Marvin can probably speak more on async/awaits but it's one of the problems of doing async in typed languages, since the async type-ness contaminates all the other types it touches, so from type T you suddenly need to work with Async<T>, which is where fancy-pants things like monads come in.
I understand wanting to touch up your resume, although you can run C# and F# nowadays on Mono. Go isn't a bad choice in this regard, I just personally dislike it. It probably
will help you by exposing you to more opportunities, so it's not bad for that, I just think most companies opting to work with it are making a mistake because it's trendy.

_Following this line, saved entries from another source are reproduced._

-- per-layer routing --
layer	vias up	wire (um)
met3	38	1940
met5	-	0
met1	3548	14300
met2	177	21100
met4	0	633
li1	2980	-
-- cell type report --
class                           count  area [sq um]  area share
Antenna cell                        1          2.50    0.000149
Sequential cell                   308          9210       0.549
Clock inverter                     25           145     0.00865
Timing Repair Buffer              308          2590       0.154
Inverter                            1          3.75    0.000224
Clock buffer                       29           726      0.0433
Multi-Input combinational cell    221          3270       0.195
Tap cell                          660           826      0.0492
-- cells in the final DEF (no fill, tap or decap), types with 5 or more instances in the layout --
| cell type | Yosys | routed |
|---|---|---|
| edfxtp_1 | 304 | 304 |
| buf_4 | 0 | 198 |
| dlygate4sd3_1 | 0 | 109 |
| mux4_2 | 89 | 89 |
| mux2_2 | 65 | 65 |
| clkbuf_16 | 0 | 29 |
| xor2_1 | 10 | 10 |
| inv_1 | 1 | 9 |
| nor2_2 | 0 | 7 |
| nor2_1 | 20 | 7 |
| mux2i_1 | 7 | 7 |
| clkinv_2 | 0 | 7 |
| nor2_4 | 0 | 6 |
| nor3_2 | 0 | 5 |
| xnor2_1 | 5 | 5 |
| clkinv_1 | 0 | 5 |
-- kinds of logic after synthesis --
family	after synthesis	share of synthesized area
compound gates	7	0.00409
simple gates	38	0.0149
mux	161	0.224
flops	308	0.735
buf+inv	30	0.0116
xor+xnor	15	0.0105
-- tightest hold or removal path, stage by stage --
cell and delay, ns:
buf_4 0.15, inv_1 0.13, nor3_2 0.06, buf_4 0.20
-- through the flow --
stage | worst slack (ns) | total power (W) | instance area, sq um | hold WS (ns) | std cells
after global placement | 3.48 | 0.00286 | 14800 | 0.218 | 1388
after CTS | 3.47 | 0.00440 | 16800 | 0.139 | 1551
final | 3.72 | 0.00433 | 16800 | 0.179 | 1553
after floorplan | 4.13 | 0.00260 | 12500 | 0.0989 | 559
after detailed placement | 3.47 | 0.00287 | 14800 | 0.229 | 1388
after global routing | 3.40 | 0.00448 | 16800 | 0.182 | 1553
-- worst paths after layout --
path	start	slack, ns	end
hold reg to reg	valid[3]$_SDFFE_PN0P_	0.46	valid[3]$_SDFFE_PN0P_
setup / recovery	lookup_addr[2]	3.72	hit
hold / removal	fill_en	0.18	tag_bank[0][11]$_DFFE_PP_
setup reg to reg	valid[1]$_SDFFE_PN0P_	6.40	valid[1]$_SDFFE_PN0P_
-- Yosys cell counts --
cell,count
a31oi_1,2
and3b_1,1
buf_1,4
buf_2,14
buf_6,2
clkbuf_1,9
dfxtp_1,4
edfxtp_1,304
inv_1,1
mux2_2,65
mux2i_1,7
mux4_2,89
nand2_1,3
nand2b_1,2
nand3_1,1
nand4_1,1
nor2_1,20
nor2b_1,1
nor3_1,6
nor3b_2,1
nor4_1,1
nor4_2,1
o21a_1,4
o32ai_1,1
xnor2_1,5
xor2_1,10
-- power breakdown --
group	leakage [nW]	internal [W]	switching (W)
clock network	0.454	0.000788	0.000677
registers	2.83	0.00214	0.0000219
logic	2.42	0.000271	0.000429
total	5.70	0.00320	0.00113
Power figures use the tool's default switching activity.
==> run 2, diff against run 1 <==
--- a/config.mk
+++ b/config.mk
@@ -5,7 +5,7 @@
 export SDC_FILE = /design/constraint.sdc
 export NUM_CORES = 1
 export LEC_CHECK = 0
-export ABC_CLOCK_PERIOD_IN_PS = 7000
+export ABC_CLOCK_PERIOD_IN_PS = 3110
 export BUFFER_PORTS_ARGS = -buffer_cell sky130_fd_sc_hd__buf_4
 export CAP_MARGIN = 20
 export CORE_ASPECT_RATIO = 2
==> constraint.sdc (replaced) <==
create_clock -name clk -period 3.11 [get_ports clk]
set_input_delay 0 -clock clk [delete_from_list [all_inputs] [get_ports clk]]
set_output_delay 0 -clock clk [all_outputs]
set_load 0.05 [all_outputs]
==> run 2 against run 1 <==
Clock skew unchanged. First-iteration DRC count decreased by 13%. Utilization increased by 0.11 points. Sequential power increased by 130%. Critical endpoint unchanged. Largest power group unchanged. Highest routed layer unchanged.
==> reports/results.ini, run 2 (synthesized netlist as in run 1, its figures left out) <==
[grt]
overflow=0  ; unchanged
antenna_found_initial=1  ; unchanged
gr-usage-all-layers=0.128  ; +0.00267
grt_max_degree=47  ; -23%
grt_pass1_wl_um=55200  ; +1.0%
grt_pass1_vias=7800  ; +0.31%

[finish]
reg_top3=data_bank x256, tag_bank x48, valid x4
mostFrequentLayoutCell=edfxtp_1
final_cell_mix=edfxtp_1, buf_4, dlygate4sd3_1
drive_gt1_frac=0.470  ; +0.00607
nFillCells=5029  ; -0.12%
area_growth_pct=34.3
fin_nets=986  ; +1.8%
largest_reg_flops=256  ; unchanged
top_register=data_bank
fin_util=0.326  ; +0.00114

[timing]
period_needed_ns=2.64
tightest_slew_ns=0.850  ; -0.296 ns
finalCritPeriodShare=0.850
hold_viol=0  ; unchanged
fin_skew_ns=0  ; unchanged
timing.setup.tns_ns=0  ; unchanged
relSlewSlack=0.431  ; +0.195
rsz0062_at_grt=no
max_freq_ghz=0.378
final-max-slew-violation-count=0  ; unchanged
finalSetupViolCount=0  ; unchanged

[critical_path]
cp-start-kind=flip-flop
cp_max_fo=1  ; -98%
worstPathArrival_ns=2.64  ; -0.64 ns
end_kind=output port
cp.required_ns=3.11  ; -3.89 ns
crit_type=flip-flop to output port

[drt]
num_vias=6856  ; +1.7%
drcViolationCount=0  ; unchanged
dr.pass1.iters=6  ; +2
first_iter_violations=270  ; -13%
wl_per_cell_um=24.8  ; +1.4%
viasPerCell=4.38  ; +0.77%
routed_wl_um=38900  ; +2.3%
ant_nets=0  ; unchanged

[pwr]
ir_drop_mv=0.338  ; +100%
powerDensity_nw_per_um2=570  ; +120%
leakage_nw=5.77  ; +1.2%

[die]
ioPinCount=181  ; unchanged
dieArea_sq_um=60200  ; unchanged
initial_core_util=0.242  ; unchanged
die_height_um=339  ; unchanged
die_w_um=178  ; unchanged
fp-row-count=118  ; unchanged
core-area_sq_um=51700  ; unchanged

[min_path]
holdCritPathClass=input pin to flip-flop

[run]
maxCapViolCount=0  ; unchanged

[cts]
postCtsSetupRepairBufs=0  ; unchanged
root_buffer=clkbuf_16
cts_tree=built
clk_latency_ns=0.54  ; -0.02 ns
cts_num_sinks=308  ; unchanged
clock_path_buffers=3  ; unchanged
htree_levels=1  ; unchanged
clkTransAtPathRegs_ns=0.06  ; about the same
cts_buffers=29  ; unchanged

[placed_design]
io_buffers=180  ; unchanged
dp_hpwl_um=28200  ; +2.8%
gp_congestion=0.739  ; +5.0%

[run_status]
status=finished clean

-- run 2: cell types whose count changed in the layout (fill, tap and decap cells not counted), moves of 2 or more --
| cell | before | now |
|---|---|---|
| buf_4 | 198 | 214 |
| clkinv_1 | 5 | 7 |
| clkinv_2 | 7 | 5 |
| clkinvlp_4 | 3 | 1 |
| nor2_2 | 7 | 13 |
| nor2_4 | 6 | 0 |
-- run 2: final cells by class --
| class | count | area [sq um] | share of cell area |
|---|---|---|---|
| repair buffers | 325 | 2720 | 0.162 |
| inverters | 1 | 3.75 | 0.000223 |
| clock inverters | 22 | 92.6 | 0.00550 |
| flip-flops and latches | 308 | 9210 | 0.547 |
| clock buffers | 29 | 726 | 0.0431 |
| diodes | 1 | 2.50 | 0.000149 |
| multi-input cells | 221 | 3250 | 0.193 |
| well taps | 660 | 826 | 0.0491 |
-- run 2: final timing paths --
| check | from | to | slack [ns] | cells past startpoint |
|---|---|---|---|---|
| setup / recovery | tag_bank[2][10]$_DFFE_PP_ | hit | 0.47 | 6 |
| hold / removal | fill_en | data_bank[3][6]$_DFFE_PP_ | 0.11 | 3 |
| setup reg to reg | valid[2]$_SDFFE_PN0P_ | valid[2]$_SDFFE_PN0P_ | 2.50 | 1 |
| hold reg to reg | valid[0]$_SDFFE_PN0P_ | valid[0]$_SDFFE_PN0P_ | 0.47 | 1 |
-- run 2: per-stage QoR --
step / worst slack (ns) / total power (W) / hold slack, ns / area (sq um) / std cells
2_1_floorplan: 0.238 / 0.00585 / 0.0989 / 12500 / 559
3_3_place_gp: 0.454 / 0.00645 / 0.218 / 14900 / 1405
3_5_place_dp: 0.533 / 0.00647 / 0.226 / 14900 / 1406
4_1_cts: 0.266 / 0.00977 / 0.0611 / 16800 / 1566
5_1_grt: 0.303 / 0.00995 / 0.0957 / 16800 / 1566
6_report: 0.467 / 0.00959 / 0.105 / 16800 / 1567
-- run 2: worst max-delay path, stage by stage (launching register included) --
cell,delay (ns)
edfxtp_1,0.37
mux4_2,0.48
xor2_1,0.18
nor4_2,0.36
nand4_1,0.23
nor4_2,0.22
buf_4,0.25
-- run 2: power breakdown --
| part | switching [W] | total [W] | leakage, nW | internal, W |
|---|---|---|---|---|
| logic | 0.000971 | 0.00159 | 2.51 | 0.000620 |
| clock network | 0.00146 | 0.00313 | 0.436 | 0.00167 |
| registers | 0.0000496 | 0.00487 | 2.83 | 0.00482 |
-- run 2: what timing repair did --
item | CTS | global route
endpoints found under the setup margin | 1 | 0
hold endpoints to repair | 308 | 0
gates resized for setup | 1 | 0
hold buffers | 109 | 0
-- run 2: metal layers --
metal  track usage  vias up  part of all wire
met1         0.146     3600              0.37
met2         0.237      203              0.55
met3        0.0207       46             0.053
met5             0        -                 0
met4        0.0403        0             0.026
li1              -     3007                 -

Waitgroups are part of what makes goroutines annoying. Instead of the goroutine itself signalling via a variable it already returned that the job is done, you need to go to
another variable then wait for it. It's as bad as using
goto because you're doing one thing in one point of your program and waiting for it in a whole other place. Terrible software design.

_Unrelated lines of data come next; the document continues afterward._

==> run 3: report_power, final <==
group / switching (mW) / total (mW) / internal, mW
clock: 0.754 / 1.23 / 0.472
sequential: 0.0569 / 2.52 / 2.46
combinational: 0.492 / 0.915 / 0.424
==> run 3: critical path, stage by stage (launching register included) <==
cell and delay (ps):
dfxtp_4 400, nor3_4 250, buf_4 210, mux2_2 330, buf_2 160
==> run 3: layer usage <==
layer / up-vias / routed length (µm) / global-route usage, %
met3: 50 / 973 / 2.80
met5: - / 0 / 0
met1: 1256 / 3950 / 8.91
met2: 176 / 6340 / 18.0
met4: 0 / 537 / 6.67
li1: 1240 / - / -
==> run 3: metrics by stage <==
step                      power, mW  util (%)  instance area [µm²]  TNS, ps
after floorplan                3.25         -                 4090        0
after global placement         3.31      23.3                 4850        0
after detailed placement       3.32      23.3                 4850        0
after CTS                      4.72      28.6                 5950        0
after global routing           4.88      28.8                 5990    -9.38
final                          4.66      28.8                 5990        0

Imagine the case where every async process returns a channel, you could wait on all processed by just:
Code:
<- merge(map(op, inputs))
But golang had to reinvent goto, and you got fucked with another argument to your function. And besides, you can't map over sequences in golang so the entire example collapses.
RE: scoping. as far as I know go has block scoping as well.
RE: one struct of multiple types. I think they made a mistake by allowing usage of the type keyword for both interface and concrete types because interfaces and types are completely different. I don't think interfaces have any runtime meaning. They just help the programmer and the compiler. So it's one
one type, which in your example satisfies one
interface.
This is what embedded structs look like in go:
Code:
type Bitmap struct{
data [4][4]bool
}
type Renderer struct{
Bitmap
on uint8
off uint8
}
I don't know about C#, but stacktraces are completely an OK way of knowing where your error comes from.